* WHAT YOU NEED TO DO
In the entries that follow, find the line containing "export DETAILED_ROUTE_END_ITERATION = 8"; from there, copy every line exactly through the line containing "assign bus_rsp_id = bus_i.rsp_id;".

* MATERIAL SHOWN
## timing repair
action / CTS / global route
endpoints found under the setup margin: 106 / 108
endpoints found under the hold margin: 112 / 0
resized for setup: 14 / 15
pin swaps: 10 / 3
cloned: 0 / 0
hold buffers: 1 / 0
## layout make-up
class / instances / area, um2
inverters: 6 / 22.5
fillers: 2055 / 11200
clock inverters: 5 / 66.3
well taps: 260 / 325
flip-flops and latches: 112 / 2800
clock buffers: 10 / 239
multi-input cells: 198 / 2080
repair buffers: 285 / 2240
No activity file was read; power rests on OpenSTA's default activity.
module dual_port_ram_latencies #(
    parameter int unsigned DATA_WIDTH      = 8,
    parameter int unsigned ADDR_WIDTH      = 3,
    parameter int unsigned WRITE_LATENCY_A = 5,
    parameter int unsigned READ_LATENCY_A  = 4,
    parameter int unsigned WRITE_LATENCY_B = 4,
    parameter int unsigned READ_LATENCY_B  = 5
) (
    input  logic                  i_clk,
    input  logic                  i_rst,
    input  logic                  i_en_a,
    input  logic                  i_we_a,
    input  logic [ADDR_WIDTH-1:0] i_addr_a,
    input  logic [DATA_WIDTH-1:0] i_din_a,
    output logic [DATA_WIDTH-1:0] o_dout_a,
    input  logic                  i_en_b,
    input  logic                  i_we_b,
    input  logic [ADDR_WIDTH-1:0] i_addr_b,
    input  logic [DATA_WIDTH-1:0] i_din_b,
    output logic [DATA_WIDTH-1:0] o_dout_b
);

    localparam int unsigned DEPTH   = 2 ** ADDR_WIDTH;
    localparam int unsigned WR_BITS = ADDR_WIDTH + DATA_WIDTH;

    logic [DATA_WIDTH-1:0] mem [DEPTH];

    logic                  wr_req_a;
    logic                  rd_req_a;
    logic                  wr_req_b;
    logic                  rd_req_b;

    logic                  wr_valid_a;
    logic [WR_BITS-1:0]    wr_word_a;
    logic                  wr_valid_b;
    logic [WR_BITS-1:0]    wr_word_b;

    logic                  rd_valid_a;
    logic [DATA_WIDTH-1:0] rd_data_a;
    logic                  rd_valid_b;
    logic [DATA_WIDTH-1:0] rd_data_b;

    logic                  commit_a;
    logic                  commit_b;

    assign wr_req_a = i_en_a &  i_we_a & ~i_rst;
    assign rd_req_a = i_en_a & ~i_we_a & ~i_rst;
    assign wr_req_b = i_en_b &  i_we_b & ~i_rst;
    assign rd_req_b = i_en_b & ~i_we_b & ~i_rst;

    // A write spends WL-1 cycles in flight; the commit happens on the edge that
    // would otherwise shift it out, so WL=1 commits on the sampling edge itself.
    dpr_lat_pipe #(
        .WIDTH  (WR_BITS),
        .STAGES (WRITE_LATENCY_A - 1)
    ) u_wr_pipe_a (
        .clk       (i_clk),
        .rst       (i_rst),
        .in_valid  (wr_req_a),
        .in_data   ({i_addr_a, i_din_a}),
        .out_valid (wr_valid_a),
        .out_data  (wr_word_a)
    );

    dpr_lat_pipe #(
        .WIDTH  (WR_BITS),
        .STAGES (WRITE_LATENCY_B - 1)
    ) u_wr_pipe_b (
        .clk       (i_clk),
        .rst       (i_rst),
        .in_valid  (wr_req_b),
        .in_data   ({i_addr_b, i_din_b}),
        .out_valid (wr_valid_b),
        .out_data  (wr_word_b)
    );

    // The array is read combinationally at the sampling edge, so a read sees
    // only commits from earlier edges; the data then rides RL-1 stages.
    dpr_lat_pipe #(
        .WIDTH  (DATA_WIDTH),
        .STAGES (READ_LATENCY_A - 1)
    ) u_rd_pipe_a (
        .clk       (i_clk),
        .rst       (i_rst),
        .in_valid  (rd_req_a),
        .in_data   (mem[i_addr_a]),
        .out_valid (rd_valid_a),
        .out_data  (rd_data_a)
    );

    dpr_lat_pipe #(
        .WIDTH  (DATA_WIDTH),
        .STAGES (READ_LATENCY_B - 1)
    ) u_rd_pipe_b (
        .clk       (i_clk),
        .rst       (i_rst),
        .in_valid  (rd_req_b),
        .in_data   (mem[i_addr_b]),
        .out_valid (rd_valid_b),
        .out_data  (rd_data_b)
    );

    assign commit_a = wr_valid_a & ~i_rst;
    assign commit_b = wr_valid_b & ~i_rst;

    // Port A is assigned last so it wins a same-address collision.
    always_ff @(posedge i_clk) begin
        if (commit_b) begin
            mem[wr_word_b[WR_BITS-1:DATA_WIDTH]] <= wr_word_b[DATA_WIDTH-1:0];
        end
        if (commit_a) begin
            mem[wr_word_a[WR_BITS-1:DATA_WIDTH]] <= wr_word_a[DATA_WIDTH-1:0];
        end
    end

    always_ff @(posedge i_clk) begin
        if (i_rst) begin
            o_dout_a <= '0;
            o_dout_b <= '0;
        end else begin
            if (rd_valid_a) begin
                o_dout_a <= rd_data_a;
            end
            if (rd_valid_b) begin
                o_dout_b <= rd_data_b;
            end
        end
    end

endmodule


===== config.mk =====
export PLATFORM = sky130hd
export DESIGN_NAME = dual_port_ram_latencies
export DESIGN_NICKNAME = d
export VERILOG_FILES = /design/src/rtl/dual_port_ram_latencies.sv
export SDC_FILE = /design/constraint.sdc
export NUM_CORES = 1
export LEC_CHECK = 0
export CELL_PAD_IN_SITES_DETAIL_PLACEMENT = 1
export CELL_PAD_IN_SITES_GLOBAL_PLACEMENT = 2
export CORE_MARGIN = 8
export CORE_UTILIZATION = 45
export CTS_CLUSTER_DIAMETER = 120
export DETAILED_ROUTE_END_ITERATION = 8
export PLACE_DENSITY_LB_ADDON = 0.1
export SLEW_MARGIN = 20
export SYNTH_ARGS = -nofsm -noshare
export SYNTH_HDL_FRONTEND = slang
export SYNTH_SLANG_ARGS = --single-unit

===== constraint.sdc =====
create_clock -name i_clk -period 3.37 [get_ports i_clk]
set_input_delay 0.337 -clock i_clk [delete_from_list [all_inputs] [get_ports i_clk]]
set_output_delay 0.337 -clock i_clk [all_outputs]
set_load 0.03 [all_outputs]
--- src/flat_wrapper.sv ---
// flat-port wrapper written by rule: the top's interface ports become plain ports
module tinyalu_arbiter_flat 
#(
    parameter int NUM_REQ = 4,
    parameter int TIMEOUT = 15
)
  (clk, reset_n, bus_req_valid, bus_req_A, bus_req_B, bus_req_op, bus_req_grant, bus_rsp_valid, bus_rsp_id, bus_rsp_result, bus_rsp_error, bus_alu_A, bus_alu_B, bus_alu_op, bus_alu_start, bus_alu_done, bus_alu_result);
  tinyalu_arbiter_if #(.NUM_REQ(NUM_REQ)) bus_i ();
  input  logic clk;
  input  logic reset_n;
  input wire logic [$bits(bus_i.req_valid)-1:0] bus_req_valid;
  input wire logic [$bits(bus_i.req_A)-1:0] bus_req_A;
  input wire logic [$bits(bus_i.req_B)-1:0] bus_req_B;
  input wire logic [$bits(bus_i.req_op)-1:0] bus_req_op;
  output wire logic [$bits(bus_i.req_grant)-1:0] bus_req_grant;
  output wire logic [$bits(bus_i.rsp_valid)-1:0] bus_rsp_valid;
  output wire logic [$bits(bus_i.rsp_id)-1:0] bus_rsp_id;
  output wire logic [$bits(bus_i.rsp_result)-1:0] bus_rsp_result;
  output wire logic [$bits(bus_i.rsp_error)-1:0] bus_rsp_error;
  output wire logic [$bits(bus_i.alu_A)-1:0] bus_alu_A;
  output wire logic [$bits(bus_i.alu_B)-1:0] bus_alu_B;
  output wire logic [$bits(bus_i.alu_op)-1:0] bus_alu_op;
  output wire logic [$bits(bus_i.alu_start)-1:0] bus_alu_start;
  input wire logic [$bits(bus_i.alu_done)-1:0] bus_alu_done;
  input wire logic [$bits(bus_i.alu_result)-1:0] bus_alu_result;
  assign bus_i.req_valid = bus_req_valid;
  assign bus_i.req_A = bus_req_A;
  assign bus_i.req_B = bus_req_B;
  assign bus_i.req_op = bus_req_op;
  assign bus_req_grant = bus_i.req_grant;
  assign bus_rsp_valid = bus_i.rsp_valid;
  assign bus_rsp_id = bus_i.rsp_id;
  assign bus_rsp_result = bus_i.rsp_result;
  assign bus_rsp_error = bus_i.rsp_error;
  assign bus_alu_A = bus_i.alu_A;
  assign bus_alu_B = bus_i.alu_B;
  assign bus_alu_op = bus_i.alu_op;
  assign bus_alu_start = bus_i.alu_start;
  assign bus_i.alu_done = bus_alu_done;
  assign bus_i.alu_result = bus_alu_result;
  tinyalu_arbiter #(.NUM_REQ(NUM_REQ), .TIMEOUT(TIMEOUT)) u_core (.clk(clk), .reset_n(reset_n), .bus(bus_i));
endmodule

* WRITTEN ANSWER
export DETAILED_ROUTE_END_ITERATION = 8
export PLACE_DENSITY_LB_ADDON = 0.1
export SLEW_MARGIN = 20
export SYNTH_ARGS = -nofsm -noshare
export SYNTH_HDL_FRONTEND = slang
export SYNTH_SLANG_ARGS = --single-unit

===== constraint.sdc =====
create_clock -name i_clk -period 3.37 [get_ports i_clk]
set_input_delay 0.337 -clock i_clk [delete_from_list [all_inputs] [get_ports i_clk]]
set_output_delay 0.337 -clock i_clk [all_outputs]
set_load 0.03 [all_outputs]
--- src/flat_wrapper.sv ---
// flat-port wrapper written by rule: the top's interface ports become plain ports
module tinyalu_arbiter_flat 
#(
    parameter int NUM_REQ = 4,
    parameter int TIMEOUT = 15
)
  (clk, reset_n, bus_req_valid, bus_req_A, bus_req_B, bus_req_op, bus_req_grant, bus_rsp_valid, bus_rsp_id, bus_rsp_result, bus_rsp_error, bus_alu_A, bus_alu_B, bus_alu_op, bus_alu_start, bus_alu_done, bus_alu_result);
  tinyalu_arbiter_if #(.NUM_REQ(NUM_REQ)) bus_i ();
  input  logic clk;
  input  logic reset_n;
  input wire logic [$bits(bus_i.req_valid)-1:0] bus_req_valid;
  input wire logic [$bits(bus_i.req_A)-1:0] bus_req_A;
  input wire logic [$bits(bus_i.req_B)-1:0] bus_req_B;
  input wire logic [$bits(bus_i.req_op)-1:0] bus_req_op;
  output wire logic [$bits(bus_i.req_grant)-1:0] bus_req_grant;
  output wire logic [$bits(bus_i.rsp_valid)-1:0] bus_rsp_valid;
  output wire logic [$bits(bus_i.rsp_id)-1:0] bus_rsp_id;
  output wire logic [$bits(bus_i.rsp_result)-1:0] bus_rsp_result;
  output wire logic [$bits(bus_i.rsp_error)-1:0] bus_rsp_error;
  output wire logic [$bits(bus_i.alu_A)-1:0] bus_alu_A;
  output wire logic [$bits(bus_i.alu_B)-1:0] bus_alu_B;
  output wire logic [$bits(bus_i.alu_op)-1:0] bus_alu_op;
  output wire logic [$bits(bus_i.alu_start)-1:0] bus_alu_start;
  input wire logic [$bits(bus_i.alu_done)-1:0] bus_alu_done;
  input wire logic [$bits(bus_i.alu_result)-1:0] bus_alu_result;
  assign bus_i.req_valid = bus_req_valid;
  assign bus_i.req_A = bus_req_A;
  assign bus_i.req_B = bus_req_B;
  assign bus_i.req_op = bus_req_op;
  assign bus_req_grant = bus_i.req_grant;
  assign bus_rsp_valid = bus_i.rsp_valid;
  assign bus_rsp_id = bus_i.rsp_id;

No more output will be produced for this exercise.